There are a few get around tricks such as ViBE( voice over broadband enhancement) and IAX2 an Asterisk point to point protocol both use tunneling that preserves the first packet stream of 42 kbps on G729 for the VoIP call, subsequent calls as they are all going to the same place can be stripped of their routing header and latch onto the first call, so all other calls that are routed in the tunnel will use only 8,1 kbps. This translates that you then only require 256 kbps to drive 28 concurrent VoIP calls down the same tunnel. This is great technology but don’t think for one minute that it can push a DSL line to the capacity of a PRI circuit, it can resolve a lot of issues on DSL but it can’t fix the underlining instability of DSL.

The good

The fact of the matter is that the mainstream adoption of the technology is more based on the improvement of the underlining network infrastructure than advancements in VoIP itself. The rollout of FTTX networks is playing a major part in the acceptance of VoIP at last consumers can get the stable last mile connectivity that this technology requires. The SME business are now even utilising LTE as this can be a viable option in good coverage areas, the cellular networks are busy as we speak in preparation for 4G and test sites are now up and running.

The bad

The downside to this is that the FTTX and LTE rollouts are slow and very much limited to the metro areas, the other challenge is the scarcity of spectrum available to the cellular carriers and wireless providers to expand the capacity of their networks.

The ugly

So back to the dusty town and rolling tumbleweeds…
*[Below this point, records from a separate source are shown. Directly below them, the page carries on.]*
Source: an optimization exercise on an open RTL-to-GDS flow (aim: small area). Production flows keep margins and buffers that such runs may drop.
The RTL was checked by simulation tests, not by an equivalence proof against the original design.
Power and IR drop assume default switching activity.

## design/flow/run.sh

```bash
#!/bin/bash
# synth_recipe.tcl (not shown) runs the flow's synth.tcl, then flattens the netlist and writes it again
# the make line also repeats each setting of config.mk as NAME=value (left out here)
make -C /OpenROAD-flow-scripts/flow DESIGN_CONFIG=/design/flow/config.mk WORK_HOME=/design/flow/orfs CLKGATE_MAP_FILE= SYNTH_SCRIPT=/design/flow/synth_recipe.tcl finish
```

## design/flow/config.mk

```make
export PLATFORM = sky130hd
export DESIGN_NAME = CPU
export DESIGN_NICKNAME = CPU
export VERILOG_FILES = /design/flow/design.v
export SDC_FILE = /design/flow/constraint.sdc
export NUM_CORES = 4
export LEC_CHECK = 0
export ABC_AREA = 1
export CAP_MARGIN = 20
export CORE_MARGIN = 2
export CORE_UTILIZATION = 40
export CTS_BUF_LIST = sky130_fd_sc_hd__clkbuf_4
export SLEW_MARGIN = 20
```

## design/flow/constraint.sdc

```tcl
create_clock -name core_clock -period 14.0 [get_ports {clk}]
set_input_delay 2.8000 -clock core_clock [delete_from_list [all_inputs] [get_ports {clk}]]
set_output_delay 2.8000 -clock core_clock [all_outputs]
set_load 0.01 [all_outputs]
```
As the cellular networks gain greater coverage and speed, mobile VoIP is certainly a viable option, we already using Skype, Viber, Fringect and many people have loaded third party SIP clients as the smart phone uptake continues to grow exponentially. It not a new thing that the cellular carriers have viewed this VoIP traffic as potentially a threat to their voice traffic revenue streams and have repeatedly threatened to charge excessive data rates or shaping of the data to degrade the service. They are more than capable of identifying VoIP traffic by its UDP, port 5060 signaling and small packet nature, so as it is easy to identify it is easy to control. Using IAX2 protocol which is available on many third party SIP clients will probably fly under the radar as it is a tunneling protocol similar to a VPN.
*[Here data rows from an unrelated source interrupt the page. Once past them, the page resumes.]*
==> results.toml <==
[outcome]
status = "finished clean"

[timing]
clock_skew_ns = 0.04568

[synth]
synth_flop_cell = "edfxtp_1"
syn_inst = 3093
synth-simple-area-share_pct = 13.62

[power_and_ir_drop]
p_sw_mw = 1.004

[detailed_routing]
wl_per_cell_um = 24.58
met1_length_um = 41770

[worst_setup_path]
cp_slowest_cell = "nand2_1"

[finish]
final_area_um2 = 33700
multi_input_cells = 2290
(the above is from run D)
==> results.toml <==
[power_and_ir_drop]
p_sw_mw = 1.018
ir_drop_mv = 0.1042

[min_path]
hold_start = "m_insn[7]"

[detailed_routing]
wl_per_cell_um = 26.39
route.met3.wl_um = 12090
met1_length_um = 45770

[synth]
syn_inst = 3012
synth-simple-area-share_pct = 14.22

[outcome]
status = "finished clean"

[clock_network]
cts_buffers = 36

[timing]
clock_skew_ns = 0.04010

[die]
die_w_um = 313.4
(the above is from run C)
Why the mobile VoIP question has resurfaced now is the announcement that WhatsApp is about to launch a voice service and knowing how many millions of subscribers are using it , the threat is massive and I believe the carriers are cocking their guns!
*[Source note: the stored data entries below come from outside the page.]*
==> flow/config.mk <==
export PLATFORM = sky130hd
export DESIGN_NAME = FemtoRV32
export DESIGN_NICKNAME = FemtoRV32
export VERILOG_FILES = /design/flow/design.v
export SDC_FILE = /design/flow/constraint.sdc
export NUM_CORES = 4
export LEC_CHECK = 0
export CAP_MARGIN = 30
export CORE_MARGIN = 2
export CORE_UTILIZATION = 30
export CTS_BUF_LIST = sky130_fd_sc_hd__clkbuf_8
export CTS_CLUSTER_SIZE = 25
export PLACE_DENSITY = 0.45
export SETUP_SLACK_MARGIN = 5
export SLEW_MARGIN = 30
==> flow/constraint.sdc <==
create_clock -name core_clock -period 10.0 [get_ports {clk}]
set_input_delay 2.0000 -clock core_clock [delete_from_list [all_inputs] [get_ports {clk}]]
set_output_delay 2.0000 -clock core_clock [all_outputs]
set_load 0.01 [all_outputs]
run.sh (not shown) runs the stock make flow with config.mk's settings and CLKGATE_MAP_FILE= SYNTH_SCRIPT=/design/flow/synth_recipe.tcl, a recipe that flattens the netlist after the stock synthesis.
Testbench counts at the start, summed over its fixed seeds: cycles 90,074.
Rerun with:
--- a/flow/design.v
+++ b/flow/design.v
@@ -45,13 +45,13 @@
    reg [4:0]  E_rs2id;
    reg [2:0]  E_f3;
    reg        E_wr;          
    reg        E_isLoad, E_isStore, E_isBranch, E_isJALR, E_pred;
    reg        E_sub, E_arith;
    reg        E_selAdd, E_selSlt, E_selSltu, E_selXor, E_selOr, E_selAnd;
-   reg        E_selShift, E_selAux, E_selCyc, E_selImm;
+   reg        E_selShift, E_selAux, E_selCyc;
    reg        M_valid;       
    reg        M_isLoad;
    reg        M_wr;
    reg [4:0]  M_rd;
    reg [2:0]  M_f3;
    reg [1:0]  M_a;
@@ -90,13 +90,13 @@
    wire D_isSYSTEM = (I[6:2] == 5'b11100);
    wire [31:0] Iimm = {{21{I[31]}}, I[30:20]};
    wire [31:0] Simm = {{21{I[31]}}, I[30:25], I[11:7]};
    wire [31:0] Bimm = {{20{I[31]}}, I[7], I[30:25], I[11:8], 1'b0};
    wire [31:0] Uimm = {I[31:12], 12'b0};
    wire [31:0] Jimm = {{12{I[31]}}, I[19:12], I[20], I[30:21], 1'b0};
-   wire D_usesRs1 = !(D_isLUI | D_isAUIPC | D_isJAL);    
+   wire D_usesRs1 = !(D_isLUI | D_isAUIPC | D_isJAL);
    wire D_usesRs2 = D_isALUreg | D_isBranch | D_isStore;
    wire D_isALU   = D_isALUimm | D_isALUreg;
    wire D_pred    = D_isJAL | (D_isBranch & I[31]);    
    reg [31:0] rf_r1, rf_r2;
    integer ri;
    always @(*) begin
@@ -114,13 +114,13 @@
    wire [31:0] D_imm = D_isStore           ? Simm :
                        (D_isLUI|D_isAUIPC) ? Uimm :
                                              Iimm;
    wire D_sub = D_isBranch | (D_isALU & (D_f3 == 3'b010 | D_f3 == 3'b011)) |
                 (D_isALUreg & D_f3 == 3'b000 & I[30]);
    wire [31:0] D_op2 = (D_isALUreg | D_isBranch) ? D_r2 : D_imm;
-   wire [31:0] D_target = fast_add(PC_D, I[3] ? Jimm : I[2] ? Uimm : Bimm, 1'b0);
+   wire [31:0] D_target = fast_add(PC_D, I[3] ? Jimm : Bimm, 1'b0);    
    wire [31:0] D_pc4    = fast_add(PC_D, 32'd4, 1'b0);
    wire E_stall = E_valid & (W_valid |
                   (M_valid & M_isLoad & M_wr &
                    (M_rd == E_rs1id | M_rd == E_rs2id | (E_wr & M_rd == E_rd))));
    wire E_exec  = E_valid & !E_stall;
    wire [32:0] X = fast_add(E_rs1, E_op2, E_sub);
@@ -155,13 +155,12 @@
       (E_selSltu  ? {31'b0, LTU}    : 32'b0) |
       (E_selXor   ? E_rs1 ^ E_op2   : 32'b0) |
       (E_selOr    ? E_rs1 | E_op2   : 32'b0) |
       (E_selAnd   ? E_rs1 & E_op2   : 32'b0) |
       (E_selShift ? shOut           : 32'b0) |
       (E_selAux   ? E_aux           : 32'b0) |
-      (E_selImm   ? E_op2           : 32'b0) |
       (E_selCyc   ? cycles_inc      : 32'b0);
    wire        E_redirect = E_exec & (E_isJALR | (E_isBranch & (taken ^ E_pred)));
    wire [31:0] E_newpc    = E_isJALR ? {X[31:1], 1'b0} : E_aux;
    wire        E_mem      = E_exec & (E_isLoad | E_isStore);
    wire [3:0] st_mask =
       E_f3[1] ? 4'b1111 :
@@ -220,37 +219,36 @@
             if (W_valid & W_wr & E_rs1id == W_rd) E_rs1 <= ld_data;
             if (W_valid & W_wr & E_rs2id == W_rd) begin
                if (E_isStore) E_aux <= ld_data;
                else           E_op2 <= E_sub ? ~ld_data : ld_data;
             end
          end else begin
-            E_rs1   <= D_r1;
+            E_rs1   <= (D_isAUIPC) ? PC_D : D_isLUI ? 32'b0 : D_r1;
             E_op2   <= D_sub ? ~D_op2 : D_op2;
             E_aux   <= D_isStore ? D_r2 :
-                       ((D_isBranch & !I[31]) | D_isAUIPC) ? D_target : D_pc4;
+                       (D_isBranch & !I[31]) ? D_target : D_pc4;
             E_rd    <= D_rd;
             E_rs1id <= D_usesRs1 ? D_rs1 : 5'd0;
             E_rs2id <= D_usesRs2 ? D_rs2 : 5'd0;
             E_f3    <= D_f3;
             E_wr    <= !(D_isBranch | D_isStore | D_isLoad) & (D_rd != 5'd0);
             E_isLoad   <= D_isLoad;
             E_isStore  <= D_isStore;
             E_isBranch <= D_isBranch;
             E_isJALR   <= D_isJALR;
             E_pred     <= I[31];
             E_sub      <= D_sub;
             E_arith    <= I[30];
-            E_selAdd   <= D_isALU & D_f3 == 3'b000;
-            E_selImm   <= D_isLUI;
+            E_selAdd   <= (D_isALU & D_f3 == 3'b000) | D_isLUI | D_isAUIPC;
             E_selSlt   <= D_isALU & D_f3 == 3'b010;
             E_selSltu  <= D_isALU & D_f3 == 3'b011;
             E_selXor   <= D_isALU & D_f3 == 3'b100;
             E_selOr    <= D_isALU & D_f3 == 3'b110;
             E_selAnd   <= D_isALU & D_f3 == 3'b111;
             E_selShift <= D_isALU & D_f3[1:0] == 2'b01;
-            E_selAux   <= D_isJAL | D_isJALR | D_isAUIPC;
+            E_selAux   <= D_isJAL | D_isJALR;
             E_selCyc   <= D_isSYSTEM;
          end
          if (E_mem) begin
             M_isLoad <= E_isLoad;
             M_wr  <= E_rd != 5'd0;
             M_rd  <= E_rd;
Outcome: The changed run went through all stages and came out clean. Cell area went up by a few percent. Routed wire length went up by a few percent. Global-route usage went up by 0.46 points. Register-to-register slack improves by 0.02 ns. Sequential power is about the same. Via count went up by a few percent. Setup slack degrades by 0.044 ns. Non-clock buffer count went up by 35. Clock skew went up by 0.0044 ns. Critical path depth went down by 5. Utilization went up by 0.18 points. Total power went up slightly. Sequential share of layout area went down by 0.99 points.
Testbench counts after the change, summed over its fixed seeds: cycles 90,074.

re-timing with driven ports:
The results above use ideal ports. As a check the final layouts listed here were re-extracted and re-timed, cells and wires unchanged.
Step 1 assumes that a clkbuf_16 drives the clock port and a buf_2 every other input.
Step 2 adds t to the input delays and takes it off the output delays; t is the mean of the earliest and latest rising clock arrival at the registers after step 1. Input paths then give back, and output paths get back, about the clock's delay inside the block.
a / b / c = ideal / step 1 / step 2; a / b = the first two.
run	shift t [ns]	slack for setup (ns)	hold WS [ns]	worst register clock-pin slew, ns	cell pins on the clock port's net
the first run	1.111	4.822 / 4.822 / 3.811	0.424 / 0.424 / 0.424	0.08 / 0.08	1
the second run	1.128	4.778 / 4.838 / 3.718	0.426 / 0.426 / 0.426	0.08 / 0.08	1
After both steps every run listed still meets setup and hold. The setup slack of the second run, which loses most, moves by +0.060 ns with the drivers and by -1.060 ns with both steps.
Editor’s note: VoIP is great, as the author states, if the underlying network is capable of carrying the required packets. The problem encountered is that many companies have IP networks to carry their data; and to save costs add their VoIP voice without shaping the network to give priority to packets carrying voice. The result is poor quality audio. The main culprits are the large companies tha carry their inter branch voice traffic over the data networks. The same happens with the virtual PBXs.